Para bien y para mal, Antonio Mercero (San Sebastián, 1936) es hombre de televisión, un medio en el que ha brillado hasta convertirse en referencia imprescindible. Series como Crónicas de un pueblo, Verano azul o Farmacia de guardia son los poderes de un tipo noble, sencillo y sensible que se encuentra cómodo relatando historias con fuertes relaciones familiares o de amistad. Tras acertar en 1998 con La hora de los valientes, retorna a la gran pantalla con Planta 4ª, galardonada en el Festival de Montreal con el Premio al mejor director y el del Público
Planta 4ª se inspira en un texto teatral de Albert Espinosa, que padeció un cáncer en su adolescencia y que ofrece una visión insólita de la enfermedad: la historia de unos chicos que intentan luchar contra ella divirtiéndose en la medida de lo posible dentro del hospital en el que se encuentran ingresados. La reescritura de Mercero, Espinosa e Ignacio del Moral opta por un tratamiento netamente televisivo, que encadena -con reiterados fundidos de hospitalarias luces de neón- un puñado de travesuras, peripecias y diálogos entre «los pelones», como les llaman cariñosamente las enfermeras. Esa manera (las travesuras) de enfrentarse a la ansiedad y al aburrimiento del centro hospitalario adquiere demasiado protagonismo y acaba propiciando un tono excesivamente episódico que perjudica la credibilidad de la película. Una complaciente secuencia procaz no encaja con la delicadeza de otros momentos; la aquelárrica intervención de Elvira Lindo-enfermera y la sobreactuación cargante de los chavalotes (en Sundance hablan inglés y les habrá chocado menos) podrían haberse evitado. El muy interesante y único personaje femenino con cierta entidad (la niña enferma) tiene desgraciadamente poco recorrido.

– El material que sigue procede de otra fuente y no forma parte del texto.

### src/rtl/cfs_pkg.sv
package cfs_pkg;
  typedef enum logic [1:0] {
    ST_IDLE  = 2'd0,
    ST_FADE  = 2'd1,
    ST_SLOT  = 2'd2,
    ST_SWEEP = 2'd3
  } seq_st_e;

  localparam logic [3:0] BLANK_CODE = 4'hF;
  localparam logic [1:0] MODE_SNAP  = 2'd0;
  localparam logic [1:0] MODE_SLOT  = 2'd2;
  localparam int         FADE_STEPS = 16;
endpackage

### src/rtl/cfs_pwm_timer.sv
module cfs_pwm_timer #(
  parameter int PWM_CYC = 128000,
  parameter int POS_W   = $clog2(PWM_CYC)
) (
  input  logic             clk_i,
  input  logic             rst_ni,
  input  logic             restart_i,
  output logic [POS_W-1:0] pos_o,
  output logic             tick_o
);
  localparam logic [POS_W-1:0] LAST = POS_W'(PWM_CYC - 1);

  logic [POS_W-1:0] pos_q;

  always_ff @(posedge clk_i or negedge rst_ni) begin
    if (!rst_ni)          pos_q <= '0;
    else if (restart_i)   pos_q <= '0;
    else if (pos_q == LAST) pos_q <= '0;
    else                  pos_q <= pos_q + POS_W'(1);
  end

  assign pos_o  = pos_q;
  assign tick_o = (pos_q == LAST);
endmodule

### src/rtl/cfs_seq.sv
module cfs_seq
  import cfs_pkg::*;
#(
  parameter int PWM_CYC = 128000,
  parameter int POS_W   = $clog2(PWM_CYC),
  parameter int LEN_W   = 8,
  parameter int DWELL_W = 8
) (
  input  logic               clk_i,
  input  logic               rst_ni,
  input  logic [3:0]         digit_i,
  input  logic [1:0]         mode_i,
  input  logic [LEN_W-1:0]   fade_len_i,
  input  logic [DWELL_W-1:0] dwell_i,
  input  logic               sweep_i,
  input  logic [POS_W-1:0]   pos_i,
  input  logic               tick_i,
  output logic               restart_o,
  output logic [3:0]         bcd_o,
  output logic               busy_o
);
  localparam int CNT_W = (LEN_W > DWELL_W) ? LEN_W : DWELL_W;
  localparam int SLICE = PWM_CYC / FADE_STEPS;

  seq_st_e      st_q;
  logic [3:0]   cur_q, to_q, req_q, step_q, idx_q;
  logic [CNT_W-1:0] cnt_q;

  logic blank_req, sweep_go, changed, take_now, start_tr, last_rep;
  logic [CNT_W:0] lim, cnt_nx;
  logic [3:0]   slot_nx;
  logic [31:0]  thr;

  assign blank_req = (digit_i > 4'd9);
  assign sweep_go  = !blank_req && sweep_i && (st_q != ST_SWEEP);
  assign changed   = !blank_req && !sweep_go && (digit_i != req_q) && (st_q != ST_SWEEP);
  assign take_now  = (cur_q == BLANK_CODE) || (digit_i == cur_q) || (mode_i == MODE_SNAP);
  assign start_tr  = changed && !take_now;
  assign restart_o = sweep_go || start_tr;

  // repeat limit per step; zero behaves as one
  assign lim     = (st_q == ST_SWEEP) ? (CNT_W+1)'(dwell_i) : (CNT_W+1)'(fade_len_i);
  assign cnt_nx  = {1'b0, cnt_q} + (CNT_W+1)'(1);
  assign last_rep = (cnt_nx >= lim);
  assign slot_nx = (cur_q == 4'd9) ? 4'd0 : cur_q + 4'd1;

  always_ff @(posedge clk_i or negedge rst_ni) begin
    if (!rst_ni) begin
      st_q   <= ST_IDLE;
      cur_q  <= BLANK_CODE;
      to_q   <= '0;
      req_q  <= BLANK_CODE;
      step_q <= '0;
      idx_q  <= '0;
      cnt_q  <= '0;
    end else begin
      req_q <= digit_i;
      if (blank_req) begin
        st_q  <= ST_IDLE;
        cur_q <= BLANK_CODE;
      end else if (sweep_go) begin
        st_q  <= ST_SWEEP;
        idx_q <= '0;
        cnt_q <= '0;
      end else if (changed) begin
        if (take_now) begin
          cur_q <= digit_i;
          st_q  <= ST_IDLE;
        end else begin
          st_q   <= (mode_i == MODE_SLOT) ? ST_SLOT : ST_FADE;
          to_q   <= digit_i;
          step_q <= '0;
          cnt_q  <= '0;
        end
      end else if (tick_i && st_q != ST_IDLE) begin
        if (!last_rep) begin
          cnt_q <= cnt_nx[CNT_W-1:0];
        end else begin
          cnt_q <= '0;
          unique case (st_q)
            ST_FADE: begin
              if (step_q == 4'(FADE_STEPS - 1)) begin
                cur_q <= to_q;
                st_q  <= ST_IDLE;
              end else begin
                step_q <= step_q + 4'd1;
              end
            end
            ST_SLOT: begin
              cur_q <= slot_nx;
              if (slot_nx == to_q) st_q <= ST_IDLE;
            end
            ST_SWEEP: begin
              if (idx_q == 4'd9) begin
                cur_q <= digit_i;
                st_q  <= ST_IDLE;
              end else begin
                idx_q <= idx_q + 4'd1;
              end
            end
            default: ;
          endcase
        end
      end
    end
  end

  assign thr = 32'(step_q) * 32'(SLICE);

  always_comb begin
    unique case (st_q)
      ST_FADE:  bcd_o = (32'(pos_i) < thr) ? to_q : cur_q;
      ST_SWEEP: bcd_o = idx_q;
      default:  bcd_o = cur_q;
    endcase
  end

  assign busy_o = (st_q != ST_IDLE);
endmodule

### src/rtl/cfs_cathode_dec.sv
module cfs_cathode_dec #(
  parameter int N_CATH = 10
) (
  input  logic [3:0]        bcd_i,
  output logic [N_CATH-1:0] onehot_o
);
  for (genvar i = 0; i < N_CATH; i++) begin : g_dec
    assign onehot_o[i] = (bcd_i == 4'(i));
  end
endmodule

### src/rtl/cathode_fade_seq.sv
module cathode_fade_seq #(
  parameter int PWM_CYC = 128000,
  parameter int LEN_W   = 8,
  parameter int DWELL_W = 8
) (
  input  logic               clk_i,
  input  logic               rst_ni,
  input  logic [3:0]         digit_i,
  input  logic [1:0]         mode_i,
  input  logic [LEN_W-1:0]   fade_len_i,
  input  logic [DWELL_W-1:0] dwell_i,
  input  logic               sweep_i,
  output logic [3:0]         bcd_o,
  output logic [9:0]         onehot_o,
  output logic               busy_o
);
  localparam int POS_W = $clog2(PWM_CYC);

  logic [POS_W-1:0] pos;
  logic             tick, restart;

  cfs_pwm_timer #(.PWM_CYC(PWM_CYC), .POS_W(POS_W)) u_timer (
    .clk_i    (clk_i),
    .rst_ni   (rst_ni),
    .restart_i(restart),
    .pos_o    (pos),
    .tick_o   (tick)
  );

  cfs_seq #(.PWM_CYC(PWM_CYC), .POS_W(POS_W), .LEN_W(LEN_W), .DWELL_W(DWELL_W)) u_seq (
    .clk_i     (clk_i),
    .rst_ni    (rst_ni),
    .digit_i   (digit_i),
    .mode_i    (mode_i),
    .fade_len_i(fade_len_i),
    .dwell_i   (dwell_i),
    .sweep_i   (sweep_i),
    .pos_i     (pos),
    .tick_i    (tick),
    .restart_o (restart),
    .bcd_o     (bcd_o),
    .busy_o    (busy_o)
  );

  cfs_cathode_dec #(.N_CATH(10)) u_dec (
    .bcd_i   (bcd_o),
    .onehot_o(onehot_o)
  );
endmodule

### config.mk
export PLATFORM = sky130hd
export DESIGN_NAME = cathode_fade_seq
export DESIGN_NICKNAME = d
export VERILOG_FILES = /design/src/rtl/cfs_pkg.sv /design/src/rtl/cfs_pwm_timer.sv /design/src/rtl/cfs_seq.sv /design/src/rtl/cfs_cathode_dec.sv /design/src/rtl/cathode_fade_seq.sv
export SDC_FILE = /design/constraint.sdc
export NUM_CORES = 1
export LEC_CHECK = 0
export BUFFER_PORTS_ARGS = -buffer_cell sky130_fd_sc_hd__buf_2
export CAP_MARGIN = 20
export CORE_MARGIN = 2
export CORE_UTILIZATION = 25
export DETAILED_ROUTE_END_ITERATION = 8
export PLACE_DENSITY = 0.46
export REMOVE_ABC_BUFFERS = 1
export SLEW_MARGIN = 20
export SYNTH_ARGS = -nofsm -noshare
export SYNTH_HDL_FRONTEND = slang
export SYNTH_HIERARCHICAL = 1
export SYNTH_SLANG_ARGS = --single-unit
### constraint.sdc
create_clock -name clk_i -period 5.3 [get_ports clk_i]
set_input_delay 1.325 -clock clk_i [delete_from_list [all_inputs] [get_ports clk_i]]
set_output_delay 1.325 -clock clk_i [all_outputs]
set_load 0.1 [all_outputs]
### Word level (Yosys, flattened, before mapping)

Cells that the tools add are included.

* bits in registers: 47
* input bits: 25
* word-level logic and storage cells: 132
* output and inout bits: 15

* magnitude comparators: 3
* reductions and logical operators: 35
* mux-type cells: 43
* $add $sub $neg: 5
* multiply operators: 1
* bitwise gates (word level): 3
* equality and inequality tests: 34

Operators with widths (number)
* 4-bit two-way mux: 22
* 8-bit two-way mux: 6
* 17-bit two-way mux: 2
* 4-bit equality test (second input constant): 6
* 2-bit two-way mux: 10
* 17-bit by 1-bit adder with 17-bit output (second input constant): 1
* 17-bit equality test (second input constant): 1
* 17-bit < comparator: 1
* 4-bit by 3-bit equality test with 1-bit output (second input constant): 4
* 7-bit AND reduction: 2
* 2-bit nonzero test: 7
* 4-bit by 1-bit adder with 4-bit output (second input constant): 3
* 4-bit case mux with 3 select lines: 1
* 6-bit AND reduction: 2
* 4-bit by 7-bit multiplier with 11-bit output (second input constant): 1
* 5-bit by 1-bit inequality test with 1-bit output (second input constant): 2
* 8-bit by 1-bit adder with 9-bit output (second input constant): 1
* 9-bit greater-or-equal comparator: 1
* 3-bit nonzero test: 3
* 4-bit by 2-bit equality test with 1-bit output (second input constant): 2
* 4-bit equality test: 2
* 2-bit by 1-bit inequality test with 1-bit output (second input constant): 4
* 4-bit case mux with 2 select lines: 1
* 4-bit nonzero test: 2
* 21 further kinds: 37

### Longest topological paths before layout

Gate-level depths: netlist (run 1).

* word-level depth: 11
* mapped depth: 18
* gate-level depth less buffers: 17

### By module

Netlist (run 1), hierarchy kept.

By module, submodules not included
* cfs_seq: times used 1, area an instance 3140.5 um^2, cells an instance 346, seq. area each 760.7 um^2
* cfs_pwm_timer: times used 1, area an instance 844.6 um^2, cells an instance 84, seq. area each 425.4 um^2
* cfs_cathode_dec: times used 1, area an instance 198.9 um^2, cells an instance 14, seq. area each 0.0 um^2

### Worst setup path after synthesis (run 1)

No wires, ideal clock.

* path kind: register to output
* start point: register u_seq.step_q[2]
* end point: output port onehot_o[8]
* buffers on the path: 1
* slack: -2.993 ns
* cell stages (with the launch flop): 15
* arrival: 6.968 ns
* path through: dfrtp_1 -> fa_1 -> fa_1 -> ha_1 -> a21o_1 -> a211oi_1 -> o21ai_0 -> a21oi_1 -> xor2_1 -> ha_1 -> o2111ai_1 -> o22ai_1 -> o211ai_1 -> buf_4 -> nor4b_2

* cells in the longest elaborated chain, start to end: 5

Ends and longest elaborated chain
* start: declaration: line cfs_seq.sv:26 `logic [3:0] cur_q, to_q, req_q, step_q, idx_q;`
* start signal: assignment: line cfs_seq.sv:86 `step_q <= step_q + 4'd1;`
* 4-bit by 7-bit multiplier with 11-bit output: line cfs_seq.sv:108 `assign thr = 32'(step_q) * 32'(SLICE);`
* 17-bit < comparator: line cfs_seq.sv:112 `ST_FADE: bcd_o = (32'(pos_i) < thr) ? to_q : cur_q;`
* 4-bit two-way mux: line cfs_seq.sv:112
* 4-bit case mux with 2 select lines: line cfs_seq.sv:111 `unique case (st_q)`
* net bcd_o[3]: line cathode_fade_seq.sv:13 `output logic [3:0] bcd_o,`
* 4-bit equality test: line cfs_cathode_dec.sv:8 `assign onehot_o[i] = (bcd_i == 4'(i));`
* end: declaration: line cathode_fade_seq.sv:14 `output logic [9:0] onehot_o,`

The timed path passes the listed nets, and every way through them passes these cells.

### Worst setup path after layout (run 1)

* start point: register u_seq.step_q[1]
* end point: output port onehot_o[0]

* cells in the longest elaborated chain, start to end: 5

Ends and longest elaborated chain (line)
* 4-bit by 7-bit multiplier with 11-bit output: cfs_seq.sv:108
* 17-bit < comparator: cfs_seq.sv:112
* 4-bit two-way mux: cfs_seq.sv:112
* 4-bit case mux with 2 select lines: cfs_seq.sv:111
* 4-bit zero test: cfs_cathode_dec.sv:8

No other way between the ends.

==> impl_metrics.py, run 1 <==
metrics = {
    "detailed_routing": {
        "wl_um": 10500,
        "drtPass1Iterations": 4,
        "vias": 3485,
        "initialDrtViolationCount": 244,
        "avgViaCountPerCell": 4.77,
        "ant_nets": 0,
        "avgRoutedWirePerCell_um": 14.3,
        "drc": 0,
    },
    "logic_synthesis": {
        "synth_edf_count": 0,
        "syn_avg_cell_area_um2": 9.42,
        "yosys_warnings": 6,
        "yosysUniqueCellTypes": 65,
        "syn-cell-area_um2": 4180,
        "ys_seq_area_frac": 0.283,
        "yosys_most_used_dff": "dfrtp_1",
        "postSynthCellCount": 444,
        "ys_ff_latch": 47,
        "async_flop_share": 1.00,
    },
    "grt": {
        "overflow": 0,
        "grt_pass1_wl_um": 17800,
        "antenna_found_initial": 0,
        "track_usage": 0.121,
        "grt_max_degree": 48,
        "first_global_vias": 3591,
    },
    "clock_network": {
        "clock-sinks": 47,
        "cts-hold-fix-buffers": 0,
        "clk_path_buf_depth": 2,
        "clock-root-buffer": "clkbuf_16",
        "htree_levels": 2,
        "numCtsBuffers": 5,
        "clkLatencyLatePin_ns": 0.29,
        "cts_tree": "built",
        "clk_pin_slew_ns": 0.07,
    },
    "worst_setup_path": {
        "critPathKind": "reg -> out",
        "cp-startpoint": "u_seq/step_q[1]",
        "crit_path_end_kind": "output port",
        "required_ns": 3.97,
        "timing.rr.start": "u_seq/cnt_q[0]",
        "r2r_slack_ns": 1.70,
        "crit_arrival_ns": 4.67,
        "cp_max_fo": 5,
        "start_kind": "flip-flop",
    },
    "min_path": {
        "hold_path.class": "reg -> reg",
        "min-delay-start": "u_timer/pos_o[0]",
    },
    "status": {
        "violations": "setup timing",
        "status": "finished with violations",
    },
    "placed_design": {
        "place_area_um2": 4930,
        "dp_hpwl_um": 7690,
        "place_inst": 710,
        "post-place-ws_ns": -0.596,
        "io_buffers": 39,
        "gp_congestion": 0.810,
    },
    "floorplanning": {
        "dieArea_um2": 17800,
        "io_pins": 40,
        "fp-row-count": 47,
        "fp.coreArea_um2": 16500,
        "die_h_um": 133,
        "die_x_um": 133,
        "start_util": 0.254,
    },
    "timing": {
        "slew_headroom": 0.472,
        "setup_viol": 14,
        "fin_crit_ns": 6.00,
        "finalClockSkew_ns": 0.00658,
        "hold_violations": 0,
        "worstMarginPinSlew_ns": 0.788,
        "fin_crit_sh": 1.13,
        "fmax_mhz": 167,
        "layout_setup_ws_ns": -0.698,
        "rsz0062_at_grt": "yes",
        "slew_violations": 0,
    },
    "pwr": {
        "power.total_mw": 2.38,
        "p_leak_nw": 2.40,
        "power_density_nw_per_um2": 435,
        "irDropWorstVdd_v": 0.000268,
    },
    "final_layout": {
        "finalNonFillerCells": 731,
        "area_delta_synth_final_pct": 30.7,
        "drive_gt1_frac": 0.270,
        "layout.nets": 584,
        "finalInstanceArea_um2": 5470,
        "num_antenna_cells": 0,
        "fillCellCount": 1687,
        "post-route-util": 0.332,
    },
    "run": {
        "cap_violations": 0,
    },
}
==> worst paths after layout <==
check / endpoint / cells past startpoint
max in group asynchronous: u_timer/pos_o[6] / 2
min in group asynchronous: u_seq/step_q[2] / 2
min reg2reg: u_timer/pos_o[0] / 1
max: onehot_o[0] / 19
min: u_timer/pos_o[0] / 1
max reg2reg: u_seq/cur_q[0] / 11
==> layer usage <==
metal / GRT usage / share of wire / up-vias
li1: - / - / 1744
met5: 0 / 0 / -
met2: 0.205 / 0.48 / 36
met4: 0.0278 / 0.011 / 0
met1: 0.164 / 0.49 / 1696
met3: 0.0183 / 0.021 / 9
==> state kept, by name, indices dropped and copies added, names as in the netlist <==
name / flops
u_seq/step_q: 4
u_seq/st_q: 2
u_seq/idx_q: 4
u_seq/cur_q: 4
u_timer/pos_o: 17
u_seq/req_q: 4
u_seq/cnt_q: 8
u_seq/to_q: 4
==> cell usage in the layout, fill, tap and decap left out, types with 16 or more instances in the layout <==
master / Yosys / layout
buf_2: 4 / 25
inv_1: 32 / 32
buf_4: 2 / 21
dfrtp_1: 39 / 37
o21ai_0: 20 / 18
buf_12: 0 / 17
a21oi_1: 19 / 16
xnor2_1: 23 / 22
nor2_1: 28 / 28
nand2_1: 27 / 27
ha_1: 42 / 39
==> report_power, final <==
group / internal, mW / switching, mW
Combinational: 0.614 / 0.811
Sequential: 0.420 / 0.111
Clock: 0.274 / 0.149
Total: 1.31 / 1.07
==> kinds of logic (layout without fill, tap and decap cells) <==
kind of cell	count (synthesis)	in the layout	synth area share
mux	22	22	0.0550
buf+inv	49	116	0.0559
compound gates	103	103	0.168
flops	47	47	0.283
xor+xnor	35	35	0.0733
fa+ha+maj	49	49	0.159
simple gates	139	139	0.205
==> final cells by class <==
type / count / area [um2] / share of cell area
clock buffer: 5 / 125 / 0.0229
clock inverter: 3 / 71.3 / 0.0130
inverter: 32 / 120 / 0.0220
multi-input combinational: 348 / 2910 / 0.533
sequential: 47 / 1190 / 0.217
tap: 220 / 275 / 0.0504
timing repair buffer: 76 / 773 / 0.141
==> per-stage QoR <==
stage               TNS (ns)  hold slack (ns)
floorplan             -33.86            0.469
global placement       -4.37            0.511
detailed placement     -6.64            0.525
CTS                    -8.05            0.535
global route          -11.96            0.556
finish                 -8.37            0.534
==> critical path, stage by stage (launching register included) <==
cell	delay, ns
dfrtp_2	0.43
buf_6	0.13
ha_4	0.23
fa_1	0.47
ha_1	0.30
a21o_1	0.16
a21o_1	0.21
a211oi_2	0.31
o21ai_2	0.09
a21oi_2	0.17
xor2_1	0.08
ha_1	0.31
o2111ai_2	0.13
o22ai_4	0.26
o211ai_1	0.13
buf_4	0.17
buf_8	0.14
buf_6	0.11
nor4_4	0.32
buf_12	0.22
==> timing repair <==
action                                 in CTS  in global routing
endpoints found under the hold margin       0                  0
gates resized for setup                    39                  8
pin swaps                                  19                 19
cloned                                      0                  1
buffers inserted                           13                  4
setup endpoints to repair                  14                 14
==> Yosys cell counts, drive strengths merged, types with 7 or more instances <==
cell type  count  share of area
nand4          7          0.012
mux2           8          0.022
nor2          29          0.027
dfstp          8          0.050
fa             7          0.033
dfrtp         39           0.23
xnor2         23          0.048
mux2i         14          0.033
a21o          10          0.018
o21ai         20          0.024
nor4           7          0.016
nand2b         8          0.012
nand2         27          0.024
xor2          12          0.025
nand3         15          0.019
buf           11          0.022
a21oi         19          0.023
inv           32          0.029
o211ai         9          0.016
ha            42           0.13
Power figures use the tool's default switching activity.
==> inputs of run 2 (changes only) <==
Settings changed: CORE_UTILIZATION 25 to 30, PLACE_DENSITY 0.46 to 0.52.
==> impl_metrics.py, run 2 (synthesized netlist as in run 1, its figures left out) <==
metrics = {
    "clock_network": {
        "numCtsBuffers": 5,
        "clock-root-buffer": "clkbuf_16",
        "clkLatencyLatePin_ns": 0.29,
        "clk_path_buf_depth": 2,
        "cts_tree": "built",
        "htree_levels": 2,
        "clock-sinks": 47,
        "clk_pin_slew_ns": 0.07,
    },
    "pwr": {
        "irDropWorstVdd_v": 0.000202,
        "power.total_mw": 2.30,
        "p_leak_nw": 2.38,
        "power_density_nw_per_um2": 428,
    },
    "floorplanning": {
        "fp.coreArea_um2": 13800,
        "dieArea_um2": 14900,
        "io_pins": 40,
        "start_util": 0.304,
        "die_h_um": 122,
        "fp-row-count": 43,
        "die_x_um": 122,
    },
    "final_layout": {
        "drive_gt1_frac": 0.265,
        "multi_input_area_um2": 2910,
        "fillCellCount": 1360,
        "largest_reg_flops": 17,
        "post-route-util": 0.390,
        "final_cell_mix": "ha_1, dfrtp_1, inv_1",
        "regArea_um2": 1190,
        "area_delta_synth_final_pct": 28.3,
        "layout.nets": 587,
        "num_antenna_cells": 0,
    },
    "min_path": {
        "min-delay-start": "u_timer/pos_o[0]",
        "holdPathEnd": "u_timer/pos_o[0]",
        "hold_path.class": "reg -> reg",
        "hold_depth": 1,
    },
    "worst_setup_path": {
        "crit_path_end_kind": "output port",
        "r2r_slack_ns": 1.73,
        "critPathKind": "reg -> out",
        "cp_slowest_cell": "fa_2",
        "crit_chain": "fa_2 > fa_1 > ha_4 > a21o_1 > buf_6 > xnor2_1 > ha_1 > and4_1 > o21ai_1 > o221a_2 > o22ai_4 > buf_6 > nand3_2 > o211ai_1 > buf_4 > nor4bb_4 > buf_12",
        "required_ns": 3.97,
        "cp_max_fo": 7,
        "cp_slowest_stage_delay_ns": 0.63,
        "r2r_cells": 11,
        "start_kind": "flip-flop",
        "crit_top_cell": "buf_6",
        "timing.rr.start": "u_seq/cnt_q[0]",
        "crit_arrival_ns": 4.59,
        "r2r_end": "u_seq/cur_q[1]",
    },
    "status": {
        "violations": "setup timing",
        "status": "finished with violations",
    },
    "grt": {
        "grt_max_degree": 48,
        "first_global_vias": 3623,
        "overflow": 0,
        "track_usage": 0.142,
        "grt_pass1_wl_um": 17200,
        "antenna_found_initial": 0,
    },
    "timing": {
        "rsz0062_at_grt": "yes",
        "slew_headroom": 0.467,
        "fin_crit_sh": 1.12,
        "setup_tns_ns": -6.86,
        "finalClockSkew_ns": 0.00767,
        "layout_setup_ws_ns": -0.612,
        "fmax_mhz": 169,
        "slew_violations": 0,
        "worstMarginPinSlew_ns": 0.796,
        "fin_crit_ns": 5.91,
        "hold_violations": 0,
        "setup_viol": 14,
        "holdWs_ns": 0.521,
    },
    "placed_design": {
        "io_buffers": 39,
        "post-place-ws_ns": -0.628,
        "gp_congestion": 0.839,
        "dp_hpwl_um": 7430,
    },
    "detailed_routing": {
        "wl_um": 10100,
        "initialDrtViolationCount": 225,
        "vias": 3504,
        "drc": 0,
        "avgRoutedWirePerCell_um": 14.5,
        "ant_nets": 0,
        "avgViaCountPerCell": 5.05,
        "drtPass1Iterations": 4,
    },
    "run": {
        "cap_violations": 0,
    },
}
## run 2: how the worst max path moves through the flow
stage / startpoint / end / slack (ns)
after CTS: u_seq/step_q[3] / onehot_o[1] / -0.59
after floorplan: u_seq/step_q[2] / onehot_o[8] / -3.39
final: u_seq/step_q[3] / onehot_o[5] / -0.61
after global placement: u_seq/step_q[1] / onehot_o[5] / -0.44
after detailed placement: u_seq/step_q[1] / onehot_o[1] / -0.63
after global routing: u_seq/step_q[1] / onehot_o[5] / -0.83
## run 2: cell type report
cell class | instances | area share
Clock buffer | 6 | 0.0259
Clock inverter | 2 | 0.00723
Inverter | 32 | 0.0224
Multi-Input combinational cell | 348 | 0.541
Sequential cell | 47 | 0.221
Tap cell | 180 | 0.0420
Timing Repair Buffer | 79 | 0.140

Quizás si Mercero, sin renunciar al humor, hubiera afrontado el asunto con maneras más cinematográficas (historia, conflictos, tramas secundarias, evolución de los personajes) habría logrado una hondura y una humanidad más consistentes. El retrato de médicos, enfermeras y familiares se acerca demasiado al tono vodevilesco de una sitcom, y hay alguna situación artificiosa. Resulta llamativa la ausencia de cualquier referencia religiosa, que en el área de la oncología es si cabe más habitual que en cualquier otra. Bienintencionada película, pues, que podría haber sido grande (compárese con la reciente La vida, de Jean-Pierre Améris) y se queda pequeñita.